====== Extracted data

Context: an optimization exercise on an open-source flow, tuned for small area and a short achievable clock period. The choices shown serve that exercise and are no tape-out recipe.
In this exercise RTL edits were held to simulation tests only and were not proved equivalent to the original.
Power figures rest on the tool's default switching activity, not on a simulated workload.

==> design/flow/design.v <==
package mc_fifo_pkg;
    localparam int DEF_WIDTH     = 8;
    localparam int DEF_DEPTH     = 32;
    localparam int DEF_CHANNELS  = 4;
    localparam int DEF_AF_MARGIN = 2;
    localparam int DEF_AE_MARGIN = 2;
    function automatic int width_of(input int n);
        width_of = (n <= 1) ? 1 : $clog2(n);
    endfunction
endpackage
module mc_fifo_ctrl
#(
    parameter int DEPTH     = mc_fifo_pkg::DEF_DEPTH,
    parameter int AF_MARGIN = mc_fifo_pkg::DEF_AF_MARGIN,
    parameter int AE_MARGIN = mc_fifo_pkg::DEF_AE_MARGIN
) (
    input  logic                                    wr_req,
    input  logic                                    rd_req,
    input  logic                                    clear_err,
    input  logic [mc_fifo_pkg::width_of(DEPTH):0]   count_q,
    input  logic                                    empty_q,
    input  logic                                    af_q,
    input  logic                                    ae_q,
    input  logic                                    overflow_q,
    input  logic                                    underflow_q,
    output logic                                    wr_acc,
    output logic                                    rd_acc,
    output logic [mc_fifo_pkg::width_of(DEPTH):0]   count_d,
    output logic [mc_fifo_pkg::width_of(DEPTH):0]   count_d_rd,
    output logic [mc_fifo_pkg::width_of(DEPTH)-1:0] count_d_pos,
    output logic                                    empty_d,
    output logic                                    af_d,
    output logic                                    ae_d,
    output logic                                    overflow_d,
    output logic                                    underflow_d
);
    localparam int AW    = mc_fifo_pkg::width_of(DEPTH);
    localparam int CNT_W = AW + 1;
    if (AF_MARGIN + 1 > DEPTH - 1) begin : g_bad_af
        $error("mc_fifo_ctrl: AF_MARGIN must leave room for the look-ahead compare");
    end
    logic full, inc, dec;
    assign full = count_q[AW];
    assign wr_acc = wr_req && !full;
    assign rd_acc = rd_req && !empty_q;
    assign inc = wr_acc && !rd_acc;
    assign dec = rd_acc && !wr_acc;
    assign count_d_rd  = count_d;
    assign count_d_pos = count_d[AW-1:0];
    always_comb begin
        count_d = count_q;
        empty_d = empty_q;
        af_d    = af_q;
        ae_d    = ae_q;
        if (inc) begin
            count_d = count_q + 1'b1;
            empty_d = 1'b0;
            af_d    = (count_q >= CNT_W'(DEPTH - AF_MARGIN - 1));
            ae_d    = (count_q <= CNT_W'(AE_MARGIN - 1));
        end else if (dec) begin
            count_d = count_q - 1'b1;
            empty_d = (count_q == CNT_W'(1));
            af_d    = (count_q >= CNT_W'(DEPTH - AF_MARGIN + 1));
            ae_d    = (count_q <= CNT_W'(AE_MARGIN + 1));
        end
    end
    always_comb begin
        overflow_d  = clear_err ? 1'b0 : overflow_q;
        underflow_d = clear_err ? 1'b0 : underflow_q;
        if (wr_req && full) begin
            overflow_d = 1'b1;
        end
        if (rd_req && empty_q) begin
            underflow_d = 1'b1;
        end
    end
endmodule
module mc_fifo_dec #(
    parameter int AW = 5
) (
    input  logic [AW-1:0]      idx,
    output logic [(1<<AW)-1:0] sel
);
    for (genvar s = 0; s < (1 << AW); s++) begin : g_sel
        assign sel[s] = (idx == AW'(s));
    end
endmodule
module mc_fifo_aomux #(
    parameter int N = 32,
    parameter int W = 8
) (
    input  logic [N-1:0]   sel,
    input  logic [N*W-1:0] d,
    output logic [W-1:0]   q
);
    always_comb begin
        q = '0;
        for (int s = 0; s < N; s++) begin
            q = q | ({W{sel[s]}} & d[s*W +: W]);
        end
    end
endmodule
module mc_fifo_aotree32 #(
    parameter int W = 8
) (
    input  logic [31:0]   sel,
    input  logic [32*W-1:0] d,
    output logic [W-1:0]  q
);
    for (genvar b = 0; b < W; b++) begin : g_bit
        logic [3:0]  grp;
        logic [1:0]  half_n;
        for (genvar k = 0; k < 4; k++) begin : g_grp
            logic [7:0] dk;
            for (genvar j = 0; j < 8; j++) begin : g_d
                assign dk[j] = d[(8*k+j)*W + b];
            end
            mc_fifo_ao8 u_ao (
                .sel (sel[8*k +: 8]),
                .d   (dk),
                .y   (grp[k])
            );
        end
        mc_fifo_nor2 u_nor0 (.a (grp[0]), .b (grp[1]), .y (half_n[0]));
        mc_fifo_nor2 u_nor1 (.a (grp[2]), .b (grp[3]), .y (half_n[1]));
        mc_fifo_nand2 u_out (.a (half_n[0]), .b (half_n[1]), .y (q[b]));
    end
endmodule
module mc_fifo_ao8 (
    input  logic [7:0] sel,
    input  logic [7:0] d,
    output logic       y
);
    assign y = |(sel & d);
endmodule
module mc_fifo_nor2 (
    input  logic a, b,
    output logic y
);
    assign y = !(a || b);
endmodule
module mc_fifo_nand2 (
    input  logic a, b,
    output logic y
);
    assign y = !(a && b);
endmodule
module mc_fifo_mux2i (
    input  logic s, a, b,
    output logic y
);
    assign y = !(s ? b : a);
endmodule
module mc_fifo_inv (
    input  logic a,
    output logic y
);
    assign y = !a;
endmodule
module mc_fifo_aoi22 (
    input  logic a0, b0, a1, b1,
    output logic y
);
    assign y = !((a0 && b0) || (a1 && b1));
endmodule
module mc_fifo_nand3 (
    input  logic a, b, c,
    output logic y
);
    assign y = !(a && b && c);
endmodule
module mc_fifo_dec32 (
    input  logic [4:0]  idx,
    output logic [31:0] sel
);
    logic [4:0] idx_n;
    logic [3:0] lo_n;
    logic [7:0] hi_n;
    for (genvar i = 0; i < 5; i++) begin : g_inv
        mc_fifo_inv u_inv (.a (idx[i]), .y (idx_n[i]));
    end
    for (genvar i = 0; i < 4; i++) begin : g_lo
        mc_fifo_nand2 u_lo (
            .a (i[0] ? idx[0] : idx_n[0]),
            .b (i[1] ? idx[1] : idx_n[1]),
            .y (lo_n[i])
        );
    end
    for (genvar j = 0; j < 8; j++) begin : g_hi
        mc_fifo_nand3 u_hi (
            .a (j[0] ? idx[2] : idx_n[2]),
            .b (j[1] ? idx[3] : idx_n[3]),
            .c (j[2] ? idx[4] : idx_n[4]),
            .y (hi_n[j])
        );
    end
    for (genvar s = 0; s < 32; s++) begin : g_sel
        mc_fifo_nor2 u_sel (.a (lo_n[s % 4]), .b (hi_n[s / 4]), .y (sel[s]));
    end
endmodule
module mc_fifo_andn (
    input  logic a, b_n,
    output logic y
);
    assign y = a && !b_n;
endmodule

============

Activity :: Start to finish, give the listing again exactly.

Answer section ::
Context: an optimization exercise on an open-source flow, tuned for small area and a short achievable clock period. The choices shown serve that exercise and are no tape-out recipe.
In this exercise RTL edits were held to simulation tests only and were not proved equivalent to the original.
Power figures rest on the tool's default switching activity, not on a simulated workload.

==> design/flow/design.v <==
package mc_fifo_pkg;
    localparam int DEF_WIDTH     = 8;
    localparam int DEF_DEPTH     = 32;
    localparam int DEF_CHANNELS  = 4;
    localparam int DEF_AF_MARGIN = 2;
    localparam int DEF_AE_MARGIN = 2;
    function automatic int width_of(input int n);
        width_of = (n <= 1) ? 1 : $clog2(n);
    endfunction
endpackage
module mc_fifo_ctrl
#(
    parameter int DEPTH     = mc_fifo_pkg::DEF_DEPTH,
    parameter int AF_MARGIN = mc_fifo_pkg::DEF_AF_MARGIN,
    parameter int AE_MARGIN = mc_fifo_pkg::DEF_AE_MARGIN
) (
    input  logic                                    wr_req,
    input  logic                                    rd_req,
    input  logic                                    clear_err,
    input  logic [mc_fifo_pkg::width_of(DEPTH):0]   count_q,
    input  logic                                    empty_q,
    input  logic                                    af_q,
    input  logic                                    ae_q,
    input  logic                                    overflow_q,
    input  logic                                    underflow_q,
    output logic                                    wr_acc,
    output logic                                    rd_acc,
    output logic [mc_fifo_pkg::width_of(DEPTH):0]   count_d,
    output logic [mc_fifo_pkg::width_of(DEPTH):0]   count_d_rd,
    output logic [mc_fifo_pkg::width_of(DEPTH)-1:0] count_d_pos,
    output logic                                    empty_d,
    output logic                                    af_d,
    output logic                                    ae_d,
    output logic                                    overflow_d,
    output logic                                    underflow_d
);
    localparam int AW    = mc_fifo_pkg::width_of(DEPTH);
    localparam int CNT_W = AW + 1;
    if (AF_MARGIN + 1 > DEPTH - 1) begin : g_bad_af
        $error("mc_fifo_ctrl: AF_MARGIN must leave room for the look-ahead compare");
    end
    logic full, inc, dec;
    assign full = count_q[AW];
    assign wr_acc = wr_req && !full;
    assign rd_acc = rd_req && !empty_q;
    assign inc = wr_acc && !rd_acc;
    assign dec = rd_acc && !wr_acc;
    assign count_d_rd  = count_d;
    assign count_d_pos = count_d[AW-1:0];
    always_comb begin
        count_d = count_q;
        empty_d = empty_q;
        af_d    = af_q;
        ae_d    = ae_q;
        if (inc) begin
            count_d = count_q + 1'b1;
            empty_d = 1'b0;
            af_d    = (count_q >= CNT_W'(DEPTH - AF_MARGIN - 1));
            ae_d    = (count_q <= CNT_W'(AE_MARGIN - 1));
        end else if (dec) begin
            count_d = count_q - 1'b1;
            empty_d = (count_q == CNT_W'(1));
            af_d    = (count_q >= CNT_W'(DEPTH - AF_MARGIN + 1));
            ae_d    = (count_q <= CNT_W'(AE_MARGIN + 1));
        end
    end
    always_comb begin
        overflow_d  = clear_err ? 1'b0 : overflow_q;
        underflow_d = clear_err ? 1'b0 : underflow_q;
        if (wr_req && full) begin
            overflow_d = 1'b1;
        end
        if (rd_req && empty_q) begin
            underflow_d = 1'b1;
        end
    end
endmodule
module mc_fifo_dec #(
    parameter int AW = 5
) (
    input  logic [AW-1:0]      idx,
    output logic [(1<<AW)-1:0] sel
);
    for (genvar s = 0; s < (1 << AW); s++) begin : g_sel
        assign sel[s] = (idx == AW'(s));
    end
endmodule
module mc_fifo_aomux #(
    parameter int N = 32,
    parameter int W = 8
) (
    input  logic [N-1:0]   sel,
    input  logic [N*W-1:0] d,
    output logic [W-1:0]   q
);
    always_comb begin
        q = '0;
        for (int s = 0; s < N; s++) begin
            q = q | ({W{sel[s]}} & d[s*W +: W]);
        end
    end
endmodule
module mc_fifo_aotree32 #(
    parameter int W = 8
) (
    input  logic [31:0]   sel,
    input  logic [32*W-1:0] d,
    output logic [W-1:0]  q
);
    for (genvar b = 0; b < W; b++) begin : g_bit
        logic [3:0]  grp;
        logic [1:0]  half_n;
        for (genvar k = 0; k < 4; k++) begin : g_grp
            logic [7:0] dk;
            for (genvar j = 0; j < 8; j++) begin : g_d
                assign dk[j] = d[(8*k+j)*W + b];
            end
            mc_fifo_ao8 u_ao (
                .sel (sel[8*k +: 8]),
                .d   (dk),
                .y   (grp[k])
            );
        end
        mc_fifo_nor2 u_nor0 (.a (grp[0]), .b (grp[1]), .y (half_n[0]));
        mc_fifo_nor2 u_nor1 (.a (grp[2]), .b (grp[3]), .y (half_n[1]));
        mc_fifo_nand2 u_out (.a (half_n[0]), .b (half_n[1]), .y (q[b]));
    end
endmodule
module mc_fifo_ao8 (
    input  logic [7:0] sel,
    input  logic [7:0] d,
    output logic       y
);
    assign y = |(sel & d);
endmodule
module mc_fifo_nor2 (
    input  logic a, b,
    output logic y
);
    assign y = !(a || b);
endmodule
module mc_fifo_nand2 (
    input  logic a, b,
    output logic y
);
    assign y = !(a && b);
endmodule
module mc_fifo_mux2i (
    input  logic s, a, b,
    output logic y
);
    assign y = !(s ? b : a);
endmodule
module mc_fifo_inv (
    input  logic a,
    output logic y
);
    assign y = !a;
endmodule
module mc_fifo_aoi22 (
    input  logic a0, b0, a1, b1,
    output logic y
);
    assign y = !((a0 && b0) || (a1 && b1));
endmodule
module mc_fifo_nand3 (
    input  logic a, b, c,
    output logic y
);
    assign y = !(a && b && c);
endmodule
module mc_fifo_dec32 (
    input  logic [4:0]  idx,
    output logic [31:0] sel
);
    logic [4:0] idx_n;
    logic [3:0] lo_n;
    logic [7:0] hi_n;
    for (genvar i = 0; i < 5; i++) begin : g_inv
        mc_fifo_inv u_inv (.a (idx[i]), .y (idx_n[i]));
    end
    for (genvar i = 0; i < 4; i++) begin : g_lo
        mc_fifo_nand2 u_lo (
            .a (i[0] ? idx[0] : idx_n[0]),
            .b (i[1] ? idx[1] : idx_n[1]),
            .y (lo_n[i])
        );
    end
    for (genvar j = 0; j < 8; j++) begin : g_hi
        mc_fifo_nand3 u_hi (
            .a (j[0] ? idx[2] : idx_n[2]),
            .b (j[1] ? idx[3] : idx_n[3]),
            .c (j[2] ? idx[4] : idx_n[4]),
            .y (hi_n[j])
        );
    end
    for (genvar s = 0; s < 32; s++) begin : g_sel
        mc_fifo_nor2 u_sel (.a (lo_n[s % 4]), .b (hi_n[s / 4]), .y (sel[s]));
    end
endmodule
module mc_fifo_andn (
    input  logic a, b_n,
    output logic y
);
    assign y = a && !b_n;
endmodule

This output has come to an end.